Deaths of couple found inside Berkeley apartment deemed 'suspicious'

Lisa Amin Gulezian Image
ByLisa Amin Gulezian KGO logo
Sunday, February 12, 2017
Deaths of Berkeley couple deemed 'suspicious'
Berkeley police are investigating what they call the suspicious deaths of a couple that was found dead inside their apartment on Haskell Street.

BERKELEY, Calif. (KGO) -- Berkeley police are investigating what they call the suspicious deaths of a couple that was found dead inside their apartment on Haskell Street.

It's the second time in just a few weeks something like this has happened in that city.

Dora Bibbs, 89, was found dead in bed by her son Saturday morning and her boyfriend Gary White, 56, was also found dead on the floor beside her.

Bibbs and White were in love. Their 33-year-age difference didn't phase them.

Emergency crews said the heater was on when they arrived and the small apartment was hot, with the carbon monoxide alarm going off.

Police still don't know what caused the couples' death.

Their family rushed to the scene Saturday and worry the circumstances sound really familiar.

Just a mile away, the bodies of Valerie and Roger Morash were found in their apartment last month.

They died of carbon monoxide poisoning. "Pretty much the same thing with my grandmother as far as because we don't feel foul play or nothing, it feels like the same situation but to an older couple," Bibbs' grandson Jaymo Battiste said.

Police thoroughly checked the wall heater in the Morashes' apartment and still don't know the source of the gas.
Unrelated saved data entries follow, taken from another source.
--- config.mk ---
export PLATFORM = sky130hd
export DESIGN_NAME = fft_agu_flat
export DESIGN_NICKNAME = d
export VERILOG_FILES = /design/src/rtl/fft_agu_if.sv /design/src/rtl/fft_agu.sv /design/src/flat_wrapper.sv
export SDC_FILE = /design/constraint.sdc
export NUM_CORES = 1
export LEC_CHECK = 0
export BUFFER_PORTS_ARGS = -buffer_cell sky130_fd_sc_hd__buf_2
export CAP_MARGIN = 30
export CELL_PAD_IN_SITES_DETAIL_PLACEMENT = 1
export CELL_PAD_IN_SITES_GLOBAL_PLACEMENT = 2
export CORE_ASPECT_RATIO = 0.9
export CORE_MARGIN = 1
export CORE_UTILIZATION = 37
export CTS_CLUSTER_DIAMETER = 120
export DETAILED_ROUTE_END_ITERATION = 10
export HOLD_SLACK_MARGIN = 0.08
export MAX_ROUTING_LAYER = met4
export PLACE_DENSITY_LB_ADDON = 0.08
export SYNTH_ARGS = -nofsm -noshare
export SYNTH_HDL_FRONTEND = slang
export SYNTH_SLANG_ARGS = --single-unit
--- constraint.sdc ---
create_clock -name clk -period 4.4 [get_ports clk]
set_clock_uncertainty 0.2 [all_clocks]
set_input_delay 0.22 -clock clk [delete_from_list [all_inputs] [get_ports clk]]
set_output_delay 0.22 -clock clk [all_outputs]
set_load 0.02 [all_outputs]
--- src/rtl/fft_agu_if.sv ---
// Bus bundle between the FFT address generator and the RAM/ROM/butterfly side.
// master: the AGU; slave: the datapath that consumes its strobes and addresses.
interface fft_agu_if #(
    parameter int N = 16
);
    localparam int AW = $clog2(N);
    localparam int SW = $clog2($clog2(N)) + 1;

    logic          i_start;
    logic          o_busy;
    logic          o_done;
    logic [SW-1:0] o_stage;
    logic          o_rd_en;
    logic [AW-1:0] o_rd_addr_a;
    logic [AW-1:0] o_rd_addr_b;
    logic [AW-1:0] o_tw_addr;
    logic          o_rd_bank;
    logic          o_wr_en;
    logic [AW-1:0] o_wr_addr_a;
    logic [AW-1:0] o_wr_addr_b;
    logic          o_wr_bank;

    modport master (
        input  i_start,
        output o_busy, o_done, o_stage,
        output o_rd_en, o_rd_addr_a, o_rd_addr_b,
        output o_tw_addr, o_rd_bank,
        output o_wr_en, o_wr_addr_a, o_wr_addr_b,
        output o_wr_bank
    );

    modport slave (
        output i_start,
        input  o_busy, o_done, o_stage,
        input  o_rd_en, o_rd_addr_a, o_rd_addr_b,
        input  o_tw_addr, o_rd_bank,
        input  o_wr_en, o_wr_addr_a, o_wr_addr_b,
        input  o_wr_bank
    );
endinterface

--- src/rtl/fft_agu.sv ---
// Radix-2 DIT FFT address generator / stage sequencer with ping-pong banks.
// Define FFT_AGU_BITREV_EN to bit-reverse stage-0 read addresses.
module fft_agu #(
    parameter int N      = 16,
    parameter int BF_LAT = 2
) (
    input  logic      clk,
    input  logic      i_rst,
    fft_agu_if.master bus
);
    localparam int AW  = $clog2(N);
    localparam int S   = AW;
    localparam int SW  = $clog2(S) + 1;
    localparam int KW  = AW - 1;
    localparam int LAT = 1 + BF_LAT;
    localparam int CW  = $clog2(LAT) + 1;

    localparam logic [KW-1:0] K_LAST = KW'(N / 2 - 1);
    localparam logic [SW-1:0] S_LAST = SW'(S - 1);
    localparam logic [CW-1:0] C_LAST = CW'(LAT - 1);

    typedef enum logic [1:0] {IDLE, RUN, DRAIN, DONE} state_t;

    typedef struct packed {
        logic [AW-1:0] a;
        logic [AW-1:0] b;
        logic [AW-1:0] tw;
    } addr_t;

    state_t        state;
    logic [KW-1:0] k;
    logic [SW-1:0] s;
    logic [CW-1:0] cnt;
    logic          busy;
    logic          done;
    logic          rd_en;
    logic          rd_bank;

    logic [AW-1:0] a_q, b_q, tw_q, ra_q, rb_q;

    logic [LAT-1:0] pe_en;
    logic [LAT-1:0] pe_bank;
    logic [AW-1:0]  pe_a [LAT];
    logic [AW-1:0]  pe_b [LAT];

    logic          load;
    logic [KW-1:0] nx_k;
    logic [SW-1:0] nx_s;
    addr_t         nx;

    function automatic addr_t calc(
        input logic [KW-1:0] kk,
        input logic [SW-1:0] ss
    );
        logic [AW-1:0] kx, half, pos, grp;
        addr_t r;
        kx   = AW'(kk);
        half = AW'(1) << ss;
        pos  = kx & (half - AW'(1));
        grp  = kx >> ss;
        r.a  = (grp << (ss + SW'(1))) | pos;
        r.b  = r.a + half;
        r.tw = pos << (SW'(S - 1) - ss);
        return r;
    endfunction

`ifdef FFT_AGU_BITREV_EN
    function automatic logic [AW-1:0] rev(input logic [AW-1:0] x);
        logic [AW-1:0] r;
        for (int i = 0; i < AW; i++) r[i] = x[AW-1-i];
        return r;
    endfunction
`endif

    // Address registers load the (k, s) that the next cycle will read.
    always_comb begin
        load = 1'b0;
        nx_k = '0;
        nx_s = '0;
        unique case (state)
            IDLE:    load = bus.i_start;
            RUN:     load = (k != K_LAST);
            DRAIN:   load = (cnt == C_LAST) && (s != S_LAST);
            default: load = 1'b0;
        endcase
        if (state == RUN) begin
            nx_k = k + KW'(1);
            nx_s = s;
        end else if (state == DRAIN) begin
            nx_s = s + SW'(1);
        end
        nx = calc(nx_k, nx_s);
    end

    always_ff @(posedge clk or posedge i_rst) begin
        if (i_rst) begin
            state   <= IDLE;
            k       <= '0;
            s       <= '0;
            cnt     <= '0;
            busy    <= 1'b0;
            done    <= 1'b0;
            rd_en   <= 1'b0;
            rd_bank <= 1'b0;
        end else begin
            unique case (state)
                IDLE: begin
                    if (bus.i_start) begin
                        state   <= RUN;
                        k       <= '0;
                        s       <= '0;
                        rd_bank <= 1'b0;
                        busy    <= 1'b1;
                        rd_en   <= 1'b1;
                    end
                end
                RUN: begin
                    if (k == K_LAST) begin
                        state <= DRAIN;
                        cnt   <= '0;
                        rd_en <= 1'b0;
                    end else begin
                        k <= k + KW'(1);
                    end
                end
                DRAIN: begin
                    if (cnt != C_LAST) begin
                        cnt <= cnt + CW'(1);
                    end else if (s == S_LAST) begin
                        state <= DONE;
                        done  <= 1'b1;
                    end else begin
                        state   <= RUN;
                        s       <= s + SW'(1);
                        k       <= '0;
                        rd_bank <= ~rd_bank;
                        rd_en   <= 1'b1;
                    end
                end
                DONE: begin
                    state   <= IDLE;
                    done    <= 1'b0;
                    busy    <= 1'b0;
                    s       <= '0;
                    rd_bank <= 1'b0;
                end
                default: state <= IDLE;
            endcase
        end
    end

    always_ff @(posedge clk or posedge i_rst) begin
        if (i_rst) begin
            a_q  <= '0;
            b_q  <= '0;
            tw_q <= '0;
            ra_q <= '0;
            rb_q <= '0;
        end else if (load) begin
            a_q  <= nx.a;
            b_q  <= nx.b;
            tw_q <= nx.tw;
`ifdef FFT_AGU_BITREV_EN
            ra_q <= (nx_s == '0) ? rev(nx.a) : nx.a;
            rb_q <= (nx_s == '0) ? rev(nx.b) : nx.b;
`else
            ra_q <= nx.a;
            rb_q <= nx.b;
`endif
        end else if (state == DONE) begin
            a_q  <= '0;
            b_q  <= '0;
            tw_q <= '0;
            ra_q <= '0;
            rb_q <= '0;
        end
    end

    // Only live reads enter the write pipe, so it drains to all-zero.
    always_ff @(posedge clk or posedge i_rst) begin
        if (i_rst) begin
            pe_en   <= '0;
            pe_bank <= '0;
            for (int i = 0; i < LAT; i++) begin
                pe_a[i] <= '0;
                pe_b[i] <= '0;
            end
        end else begin
            pe_en   <= {pe_en[LAT-2:0], rd_en};
            pe_bank <= {pe_bank[LAT-2:0], rd_en & ~rd_bank};
            pe_a[0] <= rd_en ? a_q : '0;
            pe_b[0] <= rd_en ? b_q : '0;
            for (int i = 1; i < LAT; i++) begin
                pe_a[i] <= pe_a[i-1];
                pe_b[i] <= pe_b[i-1];
            end
        end
    end

    assign bus.o_busy      = busy;
    assign bus.o_done      = done;
    assign bus.o_stage     = s;
    assign bus.o_rd_en     = rd_en;
    assign bus.o_rd_addr_a = ra_q;
    assign bus.o_rd_addr_b = rb_q;
    assign bus.o_tw_addr   = tw_q;
    assign bus.o_rd_bank   = rd_bank;
    assign bus.o_wr_en     = pe_en[LAT-1];
    assign bus.o_wr_addr_a = pe_a[LAT-1];
    assign bus.o_wr_addr_b = pe_b[LAT-1];
    assign bus.o_wr_bank   = pe_bank[LAT-1];
endmodule

--- src/flat_wrapper.sv ---
// flat-port wrapper written by rule: the top's interface ports become plain ports
module fft_agu_flat 
#(
    parameter int N      = 16,
    parameter int BF_LAT = 2
)
  (clk, i_rst, bus_i_start, bus_o_busy, bus_o_done, bus_o_stage, bus_o_rd_en, bus_o_rd_addr_a, bus_o_rd_addr_b, bus_o_tw_addr, bus_o_rd_bank, bus_o_wr_en, bus_o_wr_addr_a, bus_o_wr_addr_b, bus_o_wr_bank);
  fft_agu_if #(.N(N)) bus_i ();
  input  logic clk;
  input  logic i_rst;
  input wire logic [$bits(bus_i.i_start)-1:0] bus_i_start;
  output wire logic [$bits(bus_i.o_busy)-1:0] bus_o_busy;
  output wire logic [$bits(bus_i.o_done)-1:0] bus_o_done;
  output wire logic [$bits(bus_i.o_stage)-1:0] bus_o_stage;
  output wire logic [$bits(bus_i.o_rd_en)-1:0] bus_o_rd_en;
  output wire logic [$bits(bus_i.o_rd_addr_a)-1:0] bus_o_rd_addr_a;
  output wire logic [$bits(bus_i.o_rd_addr_b)-1:0] bus_o_rd_addr_b;
  output wire logic [$bits(bus_i.o_tw_addr)-1:0] bus_o_tw_addr;
  output wire logic [$bits(bus_i.o_rd_bank)-1:0] bus_o_rd_bank;
  output wire logic [$bits(bus_i.o_wr_en)-1:0] bus_o_wr_en;
  output wire logic [$bits(bus_i.o_wr_addr_a)-1:0] bus_o_wr_addr_a;
  output wire logic [$bits(bus_i.o_wr_addr_b)-1:0] bus_o_wr_addr_b;
  output wire logic [$bits(bus_i.o_wr_bank)-1:0] bus_o_wr_bank;
  assign bus_i.i_start = bus_i_start;
  assign bus_o_busy = bus_i.o_busy;
  assign bus_o_done = bus_i.o_done;
  assign bus_o_stage = bus_i.o_stage;
  assign bus_o_rd_en = bus_i.o_rd_en;
  assign bus_o_rd_addr_a = bus_i.o_rd_addr_a;
  assign bus_o_rd_addr_b = bus_i.o_rd_addr_b;
  assign bus_o_tw_addr = bus_i.o_tw_addr;
  assign bus_o_rd_bank = bus_i.o_rd_bank;
  assign bus_o_wr_en = bus_i.o_wr_en;
  assign bus_o_wr_addr_a = bus_i.o_wr_addr_a;
  assign bus_o_wr_addr_b = bus_i.o_wr_addr_b;
  assign bus_o_wr_bank = bus_i.o_wr_bank;
  fft_agu #(.N(N), .BF_LAT(BF_LAT)) u_core (.clk(clk), .i_rst(i_rst), .bus(bus_i));
endmodule
==> impl_metrics.ini <==
[status]
outcome = finished clean

[power]
powerDensity_nw_per_um2 = 607
ir_worst_vdd_uv = 196
finalPower_uw = 1810
leakage_uw = 0.00150

[sta]
max_freq_ghz = 0.249
finalCritPeriodShare_pct = 91.3
relSlewSlack_pct = 40.9
drv_slew = 0
rsz0062_at_grt = no
tightest_slew_ns = 0.887
finalSetupTns_ns = 0
setup_viol = 0
final_hold_viol_count = 0
fin_crit_ns = 4.02

[critical_path]
slowest_stage = dfrtp_1
cp.required_ns = 4.38
crit_fanout = 14
startpoint_type = flip-flop
crit_top_cell = ha_1
arrival_ns = 3.99
criticalPathCategory = reg2reg
slowest_delay_ns = 0.54
worstPathCellList = ha_1, ha_1, o22ai_1, inv_1, and2_1, inv_1, ha_1, nand2b_1, nor2_1, a21oi_1, inv_1, ha_1, a21o_1, a21oi_1, xor2_1, xnor2_1, o21ai_0
end_kind = flip-flop

[detailed_routing]
dr.pass1.iters = 4
drtAntennaViolNets = 0
drcViolationCount = 0
routedWlPerCell_um = 15.3
vias_per_cell = 4.87
routed_wl_mm = 5.54
drt-initial-drc-count = 52
vias = 1763

[placed_design]
hpwl_mm = 4.11
io_buffers = 31
place.gp.congestion = 0.776

[synth]
synth_flop_cell = dfrtp_1
netlist_instances = 236
synthMuxAreaShare_pct = 0.440
syn_avg_cell_area_um2 = 10.8
synth_xor_area_share_pct = 1.37
synth_simple_gate_area_share_pct = 13.9
ys_seq_area_share_pct = 55.8
synth-seq-cells = 57
synth_top_family_by_area = compound AO/OA/AOI/OAI gates
ys_types = 41
yosys.area_share.adder_pct = 8.12
ys_async_sr_fraction_pct = 100
synth_edf_count = 0
synth_warnings = 0
synth-compound-area-share_pct = 14.1
syn_area_um2 = 2560
syn-num-nets = 255

[die]
core_um2 = 6620
die_h_um = 80.9
rows = 28
dieArea_um2 = 7250
die_width_um = 89.6
ios = 32
initial_core_util_pct = 38.6

[finish]
nNetsFinal = 287
final_util_pct = 45.0
syn2layout_area_growth_pct = 16.6
drive_gt1_share_pct = 21.3
antenna_cells = 0

[clocking]
clk_latency_ns = 0.34
clock_path_buffers = 2
cts_buffers = 9
post_cts_buffers = 0
clk_pin_slew_worst_paths_ns = 0.06
clockRootBuffer = clkbuf_8
ctsHtreeMaxLevel = 3
cts.sinks = 57
cts_tree = built

[grt]
first_global_vias = 1827
grt_first_pass_wirelength_mm = 9.19
track_usage_pct = 18.2
grt_max_degree = 58
antenna_found_initial = 0
grt-ovfl-total = 0

[hold_path]
hp-class = reg2reg

[run]
cap_violations = 0
## cell usage in the layout, fill, tap and decap left out, types with 2 or more instances in the layout
master and instances:
dfrtp_1 57, buf_2 31, o21ai_0 21, nand2_1 21, inv_1 15, ha_1 15, and2_1 11, a21oi_1 11
clkbuf_8 9, nand3_1 8, nor2b_1 6, nor2_1 6, nand2b_1 4, buf_4 4, a211oi_1 3, o22ai_1 3
nor3_1 3, xnor2_1 3, a21o_1 3, o31ai_1 3, clkinv_2 3, or3_1 2, a32o_1 2, o211ai_1 2
and3_1 2, or2_2 2, o21a_1 2, bufinv_16 2, dlygate4sd3_1 2
## state kept, by name (all words and copies together) (netlist names)
signal,flops
u_core.bus.o_rd_en,1
u_core.pe_a,8
u_core.cnt,3
u_core.bus.o_wr_addr_b,4
u_core.bus.o_busy,1
u_core.bus.o_tw_addr,4
u_core.bus.o_stage,3
u_core.pe_bank,3
u_core.a_q,4
u_core.k,3
u_core.bus.o_done,1
u_core.bus.o_rd_bank,1
u_core.pe_en,3
u_core.bus.o_wr_addr_a,4
u_core.pe_b,8
u_core.b_q,4
u_core.state,2
## kinds of logic (layout without fill, tap and decap cells)
logic type	count (synthesis)	after routing
AO/OA/AOI/OAI	57	57
XOR/XNOR	4	4
adder cells (fa/ha/maj)	16	16
buffers and inverters	32	68
flip-flops	57	57
multiplexers	1	1
AND/OR/NAND/NOR	69	69
## through the flow
step	setup WS (ns)	hold WS [ns]	instance area, um^2	std cells
detailed placement	0.371	0.136	2760	345
global route	0.0412	0.153	2980	362
CTS	0.309	0.146	2980	362
floorplan	0.895	0.131	2560	236
global placement	0.430	0.132	2760	345
finish	0.384	0.144	2980	362
## Yosys cell counts, drive strengths merged (3+ instances only)
library cell / instances / area [um^2]
dfrtp: 57 / 1430
nand2: 21 / 78.8
o21ai: 21 / 105
inv: 16 / 60.1
ha: 15 / 188
a21oi: 11 / 55.1
and2: 11 / 68.8
buf: 11 / 81.3
nand3: 8 / 40.0
nor2: 6 / 22.5
nor2b: 6 / 37.5
clkbuf: 5 / 18.8
nand2b: 5 / 33.8
a211oi: 3 / 22.5
a21o: 3 / 22.5
nor3: 3 / 15.0
o22ai: 3 / 18.8
o31ai: 3 / 22.5
xnor2: 3 / 26.3
## report_power, final
part | total, uW | leakage, uW | switching, uW | internal, uW
clock | 517 | 0.000109 | 204 | 313
combinational | 534 | 0.000641 | 340 | 194
sequential | 760 | 0.000749 | 88.7 | 671
total | 1810 | 0.00150 | 633 | 1180
## routing by layer
metal | track usage, % | wire, um | up-vias
li1 | - | - | 861
met1 | 23.6 | 2680 | 863
met2 | 27.1 | 2600 | 32
met3 | 4.88 | 155 | 7
met4 | 7.14 | 100 | 0
met5 | - | 0 | -
## final timing paths
check                                       from                   endpoint  cells after the start  slack (ns)
hold reg to reg                   u_core.pe_a[4]  u_core.bus.o_wr_addr_a[0]                      0        0.14
max in group asynchronous                  i_rst      u_core.bus.o_stage[0]                      4        3.11
setup reg to reg           u_core.bus.o_stage[0]              u_core.b_q[3]                     17        0.38
hold / removal                    u_core.pe_a[4]  u_core.bus.o_wr_addr_a[0]                      0        0.14
setup / recovery           u_core.bus.o_stage[0]              u_core.b_q[3]                     17        0.38
min in group asynchronous                  i_rst            u_core.state[1]                      4        0.42
## critical path, delay by kind of cell (launching register included)
family                   cells  cell delay (ns)
AO/OA/AOI/OAI                5             0.89
buffers and inverters        3             0.32
flip-flops                   1             0.54
adder cells (fa/ha/maj)      4             1.06
XOR/XNOR                     2             0.33
AND/OR/NAND/NOR              3             0.51
## what timing repair did
action,CTS,global route
hold endpoints to repair,58,0
hold buffers,2,0
resized for setup,0,0
## cell type report
| class | count | area (um^2) |
|---|---|---|
| inverters | 16 | 60.1 |
| clock buffers | 9 | 124 |
| fillers | 751 | 3640 |
| repair buffers | 37 | 205 |
| multi-input cells | 147 | 971 |
| well taps | 90 | 113 |
| clock inverters | 6 | 83.8 |
| flip-flops and latches | 57 | 1430 |
No activity file was read; power rests on OpenSTA's default activity.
The Morashes' neighbors were shocked to hear of the latest deaths. "I don't want that to start becoming an epidemic around here. That's not a good thing," one woman said.

These loved ones just want answers fast. "We just lost two great people. They still should be here," one man said.

Bibbs was recently diagnosed with uterine cancer and didn't have long to live.

White became her care taker. The 89-year-old didn't let the cancer change her.

"She was going to keep it 100 with you all the way across the board. She wasn't going to sugar coat and be nice because your feelings would get hurt. She'd finish hurting them for you, but she'd let you know you could be loved," Battiste said.

Both Bibbs and White lived in Berkeley their entire lives.